Abstract

BackgroundThe effect of air pollution exposure on atherosclerosis severity or incident clinical events in patients with coronary artery disease is not known.Methods and ResultsWe conducted a prospective longitudinal cohort study of 6575 Ohio residents undergoing elective diagnostic coronary angiography. Multinomial regression and Cox proportional hazards models were used to assess the relationship between exposure to fine particulate matter <2.5 μm in diameter (PM 2.5) and nitrogen dioxide on coronary artery disease severity at baseline and risk of myocardial infarction, stroke, or all‐cause mortality over 3 years of follow‐up. Among participants with coronary artery disease, exposure to PM 2.5 levels was associated with increased likelihood of having coronary atherosclerosis that was mild (odds ratio 1.43, 95% CI 1.11–1.83, P=0.005) and severe (odds ratio 1.63, 95% CI 1.26–2.11, P<0.0001), with the effect on severe coronary artery disease being significantly increased compared with mild disease (P trend=0.03). Exposure to higher PM 2.5 levels was also significantly associated with increased risk of incident myocardial infarction (hazard ratio 1.33, 95% CI 1.02–1.73, P=0.03) but not stroke or all‐cause mortality. The association of PM 2.5 with incident myocardial infarction was not affected after adjustment for Framingham Adult Treatment Panel III (ATP III) risk score or statin therapy.
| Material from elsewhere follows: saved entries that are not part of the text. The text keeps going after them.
What follows belongs to an exercise in optimizing a design on an open flow for small area, a short achievable clock period and few clock cycles per item; a production flow would make more cautious choices.
RTL that was checked went through simulation tests only; none was proved equivalent to the original.

==> flow/design.v (excerpt) <==
module echo_engine (
    input  wire        clk,
    input  wire        rst,         
    input  wire        cfg_we,
    input  wire [4:0]  cfg_addr,
    input  wire [31:0] cfg_wdata,
    output reg         cfg_err,     
    input  wire        in_valid,
    output wire        in_ready,
    input  wire [1:0]  in_op,       
    input  wire [15:0] in_data,
    output wire        out_valid,
    input  wire        out_ready,
    output wire [15:0] out_data
);
    localparam RING_DEPTH  = 64;
    localparam TABLE_DEPTH = 16;
    localparam OP_DELAY = 2'd0;
    localparam OP_TABLE = 2'd1;
    localparam OP_PRBS  = 2'd2;
    localparam OP_NOISE = 2'd3;
    localparam A_CAPACITY    = 5'd0;
    localparam A_NOISE_LEVEL = 5'd1;
    localparam A_LFSR        = 5'd2;
    localparam A_LCG_SEED    = 5'd3;
    localparam A_TABLE_LEN   = 5'd4;
    localparam A_RESTART     = 5'd5;
    localparam A_LCGSTEP     = 5'd6;
    function [30:0] rotl;
        input [30:0] v;
        input integer n;
        begin
            rotl = (v << n) | (v >> (31 - n));
        end
    endfunction
    function [61:0] csa;     
        input [30:0] x, y, z;
        reg [30:0] c;
        begin
  ...
Size in the first run: ~3,700 cells after synthesis, about 1,500 flip-flops, roughly 79 I/O pins.
Settings: LEC_CHECK=0, CAP_MARGIN=20, CORE_MARGIN=2, CORE_UTILIZATION=40, CTS_CLUSTER_DIAMETER=70, CTS_CLUSTER_SIZE=24, PLACE_DENSITY=0.6, SLEW_MARGIN=20; clock period 10.5 ns.
standard.sh (not shown) runs the stock make flow with config.mk's settings and CLKGATE_MAP_FILE= SYNTH_SCRIPT=/design/flow/synth_recipe.tcl, a recipe that flattens the netlist after the stock synthesis.
==> flow/flow/run.sh <==
#!/bin/bash
# Standard ORFS layout through the standard.sh (the standard synthesis script, so
# the same registers), with these changes to how the layout is made:
#  - clock tree synthesis without dummy loads;
#  - buf_4 cells as the port buffers;
#  - no full or half adder cells from synthesis (abc maps the adders as plain gates).
set -euo pipefail
MARGIN=$(cat flow/margin.txt)
bash standard.sh SETUP_SLACK_MARGIN=$MARGIN \
  "CTS_ARGS=-sink_clustering_enable -repair_clock_nets -sink_clustering_size 24 -sink_clustering_max_diameter 70 -dont_use_dummy_load" \
  "BUFFER_PORTS_ARGS=-buffer_cell sky130_fd_sc_hd__buf_4" \
  ADDER_MAP_FILE= \
  finish > flow_make.log 2>&1
==> flow/flow/margin.txt <==
6.6
The starting point completed without violations.
Then changed:
==> flow/flow/margin.txt (replaced) <==
6.9
Effect: Design area is higher by 2.0%; wire length increases by 0.31%; critical path depth stays the same.
Then changed:
==> flow/flow/run.sh (replaced) <==
#!/bin/bash
set -euo pipefail
MARGIN=$(cat flow/margin.txt)
bash standard.sh SETUP_SLACK_MARGIN=$MARGIN \
  "CTS_ARGS=-sink_clustering_enable -repair_clock_nets -sink_clustering_size 24 -sink_clustering_max_diameter 70 -dont_use_dummy_load" \
  "BUFFER_PORTS_ARGS=-buffer_cell sky130_fd_sc_hd__buf_4" \
  finish > flow_make.log 2>&1
==> flow/flow/margin.txt (replaced) <==
6.6
Cell area is lower by 2.3%.
Critical path depth rose by 4.
No run of this note included a check of the RTL's function; only the layout flow was run.

echo_engine, a different RTL version from the one above (not shown whole).
Size in the first run: roughly 3300 cells after synthesis, ~1500 flip-flops.
// echo_engine
module echo_engine (
    input  wire        clk,
    input  wire        rst,         
    input  wire        cfg_we,
    input  wire [4:0]  cfg_addr,
    input  wire [31:0] cfg_wdata,
    output reg         cfg_err,     
    input  wire        in_valid,
    output wire        in_ready,
    input  wire [1:0]  in_op,       
    input  wire [15:0] in_data,
    output wire        out_valid,
    input  wire        out_ready,
    output wire [15:0] out_data
);
Settings: LEC_CHECK=0, CAP_MARGIN=20, CORE_MARGIN=2, CORE_UTILIZATION=40, CTS_CLUSTER_DIAMETER=70, CTS_CLUSTER_SIZE=24, PLACE_DENSITY=0.6, SLEW_MARGIN=20; clock period 10.5 ns.
==> flow/flow/run.sh <==
#!/bin/bash
set -euo pipefail
MARGIN=$(cat flow/margin.txt)
bash standard.sh SETUP_SLACK_MARGIN=$MARGIN finish > flow_make.log 2>&1
==> flow/flow/margin.txt <==
6.6
Testbench counts at the start, summed over its fixed seeds: cycles 32,976, items 32,000.
Next try:
==> flow/flow/run.sh (replaced) <==
#!/bin/bash
# Standard ORFS layout through the standard.sh (the standard synthesis script, so
# the same registers), with these changes to how the layout is made:
#  - clock tree synthesis without dummy loads;
#  - buf_4 cells as the port buffers;
#  - no full or half adder cells from synthesis (abc maps the adders as plain gates).
set -euo pipefail
MARGIN=$(cat flow/margin.txt)
bash standard.sh SETUP_SLACK_MARGIN=$MARGIN \
  "CTS_ARGS=-sink_clustering_enable -repair_clock_nets -sink_clustering_size 20 -sink_clustering_max_diameter 70 -dont_use_dummy_load" \
  "BUFFER_PORTS_ARGS=-buffer_cell sky130_fd_sc_hd__buf_4" \
  ADDER_MAP_FILE= \
  finish > flow_make.log 2>&1
==> flow/flow/margin.txt (replaced) <==
7.1
Settings changed: ABC_AREA set to 1.
Setup slack improved by 0.53 ns.
Core utilization shrinks by 1.3 points.
Next try:
==> flow/flow/margin.txt (replaced) <==
6.9
Settings changed: ABC_AREA 1 to not set.
=> The new run produced a clean layout; register-to-register slack loses 0.37 ns; global-route usage goes down by 2.0 points.
Next try:
==> flow/flow/run.sh (replaced) <==
#!/bin/bash
set -euo pipefail
MARGIN=$(cat flow/margin.txt)
bash standard.sh SETUP_SLACK_MARGIN=$MARGIN \
  "CTS_ARGS=-sink_clustering_enable -repair_clock_nets -sink_clustering_size 24 -sink_clustering_max_diameter 70 -dont_use_dummy_load" \
  "BUFFER_PORTS_ARGS=-buffer_cell sky130_fd_sc_hd__buf_4" \
  ADDER_MAP_FILE= \
  finish > flow_make.log 2>&1
==> flow/flow/margin.txt (replaced) <==
7.2
Wire length came out higher by a few percent.
Core utilization increases by 2.0 points.
Hold slack got worse by 0.024 ns.
Setup slack gets better by 0.040 ns.

==> afterwards: timing with drivers on the ports <==
The results above use ideal ports. As a check the final layouts listed here were re-extracted and re-timed, cells and wires unchanged.
Step 1 sets driving cells, clkbuf_16 on the clock port and buf_2 on the other inputs (assumed; they add their load-dependent delay and slew).
Step 2, shift: input delay + t, output delay - t, t = (earliest + latest rising clock arrival at the registers) / 2. This alone moves slack from input paths to output paths.
a / b / c = no drivers / after step 1 / after step 2; a / b = the first two.
| run | t, ns | setup slack, ns | worst register clock-pin slew, ns | worst data-port slew with drivers (ns) | pins driven straight from the clock port |
|---|---|---|---|---|---|
| the first run of note 1 | 0.748 | 6.636 / 6.636 / 5.998 | 0.10 / 0.10 | 0.19 | 1 |
| the second run of note 1 | 0.760 | 6.740 / 6.788 / 6.028 | 0.10 / 0.10 | 0.14 | 1 |
| the third run of note 1 | 0.737 | 6.425 / 6.425 / 5.975 | 0.10 / 0.10 | 0.10 | 1 |
| the first run of note 2 | 0.775 | 6.408 / 6.408 / 5.833 | 0.10 / 0.10 | 0.13 | 1 |
| the second run of note 2 | 0.788 | 6.935 / 6.890 / 6.102 | 0.08 / 0.08 | 0.18 | 1 |
| the third run of note 2 | 0.777 | 6.919 / 6.840 / 6.251 | 0.08 / 0.08 | 0.14 | 1 |
| the fourth run of note 2 | 0.764 | 6.959 / 6.876 / 6.264 | 0.09 / 0.09 | 0.12 | 1 |
After both steps every run listed still meets setup and hold. The setup slack of the second run of note 2, which loses most, moves by -0.045 ns with the drivers and by -0.833 ns with both steps.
In comparison, there were no significant associations between nitrogen dioxide levels and all‐cause mortality or risk of stroke after adjustment for Framingham ATP III risk score.ConclusionsExposure to PM 2.5 increased the likelihood of having severe coronary artery disease and the risk of incident myocardial infarction among patients undergoing elective cardiac evaluation. These results suggest that ambient air pollution exposure may be a modifiable risk factor for risk of myocardial infarction in a highly susceptible patient population.